[[ Exercise material open ]]

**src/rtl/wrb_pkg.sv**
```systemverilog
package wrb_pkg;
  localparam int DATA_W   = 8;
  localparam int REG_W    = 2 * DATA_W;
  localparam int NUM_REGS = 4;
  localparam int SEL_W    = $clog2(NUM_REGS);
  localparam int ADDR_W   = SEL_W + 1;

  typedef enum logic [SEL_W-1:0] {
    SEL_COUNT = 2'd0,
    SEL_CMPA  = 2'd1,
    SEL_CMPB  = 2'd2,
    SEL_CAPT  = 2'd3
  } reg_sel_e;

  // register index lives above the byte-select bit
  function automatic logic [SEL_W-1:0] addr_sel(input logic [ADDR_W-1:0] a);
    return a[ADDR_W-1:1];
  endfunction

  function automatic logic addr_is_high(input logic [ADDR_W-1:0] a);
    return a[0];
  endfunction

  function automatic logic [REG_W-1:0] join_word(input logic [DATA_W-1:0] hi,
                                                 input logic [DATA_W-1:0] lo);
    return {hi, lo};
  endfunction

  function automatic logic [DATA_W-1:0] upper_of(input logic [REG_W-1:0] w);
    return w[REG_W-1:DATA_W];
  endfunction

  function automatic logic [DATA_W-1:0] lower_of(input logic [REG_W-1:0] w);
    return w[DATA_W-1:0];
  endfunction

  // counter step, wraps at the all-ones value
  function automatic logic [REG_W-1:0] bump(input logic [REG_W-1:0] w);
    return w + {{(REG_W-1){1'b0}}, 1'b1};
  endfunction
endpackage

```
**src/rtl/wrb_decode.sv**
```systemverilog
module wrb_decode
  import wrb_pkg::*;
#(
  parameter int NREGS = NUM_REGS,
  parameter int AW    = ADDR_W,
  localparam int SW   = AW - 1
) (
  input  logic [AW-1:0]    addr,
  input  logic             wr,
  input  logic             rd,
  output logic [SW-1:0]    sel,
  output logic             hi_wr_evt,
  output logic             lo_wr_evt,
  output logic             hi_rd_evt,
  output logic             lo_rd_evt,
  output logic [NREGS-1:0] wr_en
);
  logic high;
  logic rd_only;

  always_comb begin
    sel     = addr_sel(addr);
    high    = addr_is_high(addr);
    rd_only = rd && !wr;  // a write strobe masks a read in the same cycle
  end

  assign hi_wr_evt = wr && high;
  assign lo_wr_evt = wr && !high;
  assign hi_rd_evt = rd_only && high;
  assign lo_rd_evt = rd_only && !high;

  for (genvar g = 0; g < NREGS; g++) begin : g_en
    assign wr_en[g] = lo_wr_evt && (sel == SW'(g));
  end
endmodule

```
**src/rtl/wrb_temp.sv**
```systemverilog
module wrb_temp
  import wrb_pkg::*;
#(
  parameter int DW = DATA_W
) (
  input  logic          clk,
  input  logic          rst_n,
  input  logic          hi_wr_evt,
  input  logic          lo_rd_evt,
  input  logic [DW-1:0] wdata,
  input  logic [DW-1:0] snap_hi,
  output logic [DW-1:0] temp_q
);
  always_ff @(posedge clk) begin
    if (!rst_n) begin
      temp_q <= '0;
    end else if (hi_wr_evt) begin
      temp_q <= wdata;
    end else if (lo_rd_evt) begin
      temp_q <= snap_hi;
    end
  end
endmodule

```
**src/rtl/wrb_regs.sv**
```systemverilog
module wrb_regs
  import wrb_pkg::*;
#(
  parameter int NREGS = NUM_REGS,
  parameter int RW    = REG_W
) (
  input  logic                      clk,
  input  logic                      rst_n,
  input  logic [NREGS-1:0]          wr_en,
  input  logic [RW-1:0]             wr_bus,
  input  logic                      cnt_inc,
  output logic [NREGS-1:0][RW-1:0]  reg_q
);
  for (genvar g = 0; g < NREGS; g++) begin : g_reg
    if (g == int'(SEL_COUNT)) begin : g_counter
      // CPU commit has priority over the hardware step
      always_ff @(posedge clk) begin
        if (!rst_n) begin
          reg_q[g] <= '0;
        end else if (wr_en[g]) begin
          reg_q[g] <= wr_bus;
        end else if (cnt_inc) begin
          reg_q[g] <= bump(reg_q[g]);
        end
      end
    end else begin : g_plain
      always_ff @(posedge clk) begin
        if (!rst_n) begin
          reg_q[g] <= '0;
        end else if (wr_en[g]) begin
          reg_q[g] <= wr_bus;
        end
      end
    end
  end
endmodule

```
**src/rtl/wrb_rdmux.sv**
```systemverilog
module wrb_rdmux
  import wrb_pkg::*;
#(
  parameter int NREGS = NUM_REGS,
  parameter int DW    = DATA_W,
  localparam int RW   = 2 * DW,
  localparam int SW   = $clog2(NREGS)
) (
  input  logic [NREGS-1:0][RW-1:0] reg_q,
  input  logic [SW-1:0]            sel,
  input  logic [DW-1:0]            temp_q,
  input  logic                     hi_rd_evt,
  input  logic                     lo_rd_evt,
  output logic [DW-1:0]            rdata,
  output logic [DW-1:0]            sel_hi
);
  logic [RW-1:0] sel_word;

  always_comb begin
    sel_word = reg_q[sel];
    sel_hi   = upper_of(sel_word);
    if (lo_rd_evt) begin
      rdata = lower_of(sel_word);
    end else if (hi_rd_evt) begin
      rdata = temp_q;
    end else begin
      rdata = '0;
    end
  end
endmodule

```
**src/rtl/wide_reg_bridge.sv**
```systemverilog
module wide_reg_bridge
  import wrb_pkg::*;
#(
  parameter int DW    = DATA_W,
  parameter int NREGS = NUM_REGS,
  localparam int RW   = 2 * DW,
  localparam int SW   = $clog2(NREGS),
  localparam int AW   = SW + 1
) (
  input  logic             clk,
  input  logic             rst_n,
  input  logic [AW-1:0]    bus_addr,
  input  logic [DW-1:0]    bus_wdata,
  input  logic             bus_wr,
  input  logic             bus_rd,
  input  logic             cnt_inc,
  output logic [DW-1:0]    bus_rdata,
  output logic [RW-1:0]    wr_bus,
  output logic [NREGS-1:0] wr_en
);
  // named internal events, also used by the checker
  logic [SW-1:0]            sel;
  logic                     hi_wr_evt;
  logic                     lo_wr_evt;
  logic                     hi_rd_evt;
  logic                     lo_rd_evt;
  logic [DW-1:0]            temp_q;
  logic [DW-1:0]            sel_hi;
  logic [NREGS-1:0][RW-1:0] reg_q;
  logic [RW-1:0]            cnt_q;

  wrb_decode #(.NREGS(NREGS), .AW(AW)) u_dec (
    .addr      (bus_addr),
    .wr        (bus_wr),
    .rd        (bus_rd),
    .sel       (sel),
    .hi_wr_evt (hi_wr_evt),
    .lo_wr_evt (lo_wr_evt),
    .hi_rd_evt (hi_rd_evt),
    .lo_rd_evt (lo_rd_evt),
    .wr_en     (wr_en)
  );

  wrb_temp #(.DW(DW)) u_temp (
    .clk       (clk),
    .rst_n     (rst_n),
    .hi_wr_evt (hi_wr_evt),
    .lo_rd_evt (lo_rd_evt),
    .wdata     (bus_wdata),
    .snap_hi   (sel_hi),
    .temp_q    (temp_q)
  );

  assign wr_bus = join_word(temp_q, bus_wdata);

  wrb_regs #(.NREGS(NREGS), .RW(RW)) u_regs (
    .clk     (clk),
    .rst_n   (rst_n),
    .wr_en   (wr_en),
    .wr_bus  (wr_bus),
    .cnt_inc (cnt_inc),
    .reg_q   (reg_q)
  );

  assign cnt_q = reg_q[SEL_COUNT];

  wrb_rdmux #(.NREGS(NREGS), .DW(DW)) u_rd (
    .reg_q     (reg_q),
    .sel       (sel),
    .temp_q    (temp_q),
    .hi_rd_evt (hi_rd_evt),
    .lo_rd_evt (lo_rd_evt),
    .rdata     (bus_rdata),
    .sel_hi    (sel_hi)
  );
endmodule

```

[[ Exercise material closed ]]
[[ Exercise material open ]]

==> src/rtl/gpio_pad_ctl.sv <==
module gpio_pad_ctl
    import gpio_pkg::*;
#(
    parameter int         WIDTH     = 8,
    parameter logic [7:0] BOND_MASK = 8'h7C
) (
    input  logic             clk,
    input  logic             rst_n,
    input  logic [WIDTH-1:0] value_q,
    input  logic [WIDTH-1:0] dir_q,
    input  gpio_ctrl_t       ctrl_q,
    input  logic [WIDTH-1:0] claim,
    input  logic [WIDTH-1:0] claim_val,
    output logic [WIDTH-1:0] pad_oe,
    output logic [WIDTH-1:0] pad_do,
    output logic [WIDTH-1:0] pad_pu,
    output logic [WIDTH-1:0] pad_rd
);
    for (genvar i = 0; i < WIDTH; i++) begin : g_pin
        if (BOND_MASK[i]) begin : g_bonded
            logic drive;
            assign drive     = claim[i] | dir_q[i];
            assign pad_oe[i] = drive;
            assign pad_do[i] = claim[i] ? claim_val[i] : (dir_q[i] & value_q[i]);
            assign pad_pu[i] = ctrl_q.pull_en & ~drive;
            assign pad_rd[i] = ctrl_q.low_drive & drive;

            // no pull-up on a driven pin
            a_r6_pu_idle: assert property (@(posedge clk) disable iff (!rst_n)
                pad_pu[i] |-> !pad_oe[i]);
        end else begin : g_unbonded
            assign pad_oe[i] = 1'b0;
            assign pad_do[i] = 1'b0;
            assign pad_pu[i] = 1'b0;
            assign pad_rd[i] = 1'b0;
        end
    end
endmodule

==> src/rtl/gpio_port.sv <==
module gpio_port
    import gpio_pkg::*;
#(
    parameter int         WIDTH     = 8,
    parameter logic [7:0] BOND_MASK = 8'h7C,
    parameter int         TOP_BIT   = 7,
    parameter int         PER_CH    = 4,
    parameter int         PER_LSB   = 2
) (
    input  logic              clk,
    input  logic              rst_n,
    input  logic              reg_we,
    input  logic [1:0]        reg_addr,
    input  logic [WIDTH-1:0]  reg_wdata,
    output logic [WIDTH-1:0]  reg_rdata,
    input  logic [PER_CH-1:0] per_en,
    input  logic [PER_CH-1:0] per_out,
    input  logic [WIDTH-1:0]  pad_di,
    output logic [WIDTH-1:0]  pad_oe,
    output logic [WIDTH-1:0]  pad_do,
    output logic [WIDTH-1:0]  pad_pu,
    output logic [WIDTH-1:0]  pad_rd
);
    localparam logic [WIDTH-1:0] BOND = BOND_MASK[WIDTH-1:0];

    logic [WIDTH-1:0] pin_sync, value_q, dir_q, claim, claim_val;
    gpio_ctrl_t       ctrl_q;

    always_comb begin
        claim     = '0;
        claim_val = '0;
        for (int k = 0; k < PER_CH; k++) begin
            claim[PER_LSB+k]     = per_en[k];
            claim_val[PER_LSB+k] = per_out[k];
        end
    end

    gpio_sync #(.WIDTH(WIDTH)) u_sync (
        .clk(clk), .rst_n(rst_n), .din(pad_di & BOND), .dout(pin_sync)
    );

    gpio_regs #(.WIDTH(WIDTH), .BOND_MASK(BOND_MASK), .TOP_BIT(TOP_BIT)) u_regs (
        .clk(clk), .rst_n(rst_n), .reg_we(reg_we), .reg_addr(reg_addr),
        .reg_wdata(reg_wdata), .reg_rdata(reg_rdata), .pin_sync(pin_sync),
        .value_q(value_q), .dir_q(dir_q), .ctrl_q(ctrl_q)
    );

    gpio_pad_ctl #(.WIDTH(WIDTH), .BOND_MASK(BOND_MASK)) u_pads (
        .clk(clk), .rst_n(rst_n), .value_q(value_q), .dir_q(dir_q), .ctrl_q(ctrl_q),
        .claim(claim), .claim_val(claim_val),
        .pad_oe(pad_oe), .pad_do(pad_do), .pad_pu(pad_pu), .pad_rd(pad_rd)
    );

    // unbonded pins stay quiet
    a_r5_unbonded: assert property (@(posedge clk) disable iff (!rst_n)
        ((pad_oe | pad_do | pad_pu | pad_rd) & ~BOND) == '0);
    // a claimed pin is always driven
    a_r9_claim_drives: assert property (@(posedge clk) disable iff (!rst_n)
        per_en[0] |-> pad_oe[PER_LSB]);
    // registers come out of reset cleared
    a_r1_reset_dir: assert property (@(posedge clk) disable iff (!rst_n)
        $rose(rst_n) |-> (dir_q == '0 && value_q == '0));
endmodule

[[ Exercise material closed ]]

Work instruction →
If a line in the data above holds the string "return", copy it.

Written reply →
    return a[ADDR_W-1:1];
    return a[0];
    return {hi, lo};
    return w[REG_W-1:DATA_W];
    return w[DATA_W-1:0];
    return w + {{(REG_W-1){1'b0}}, 1'b1};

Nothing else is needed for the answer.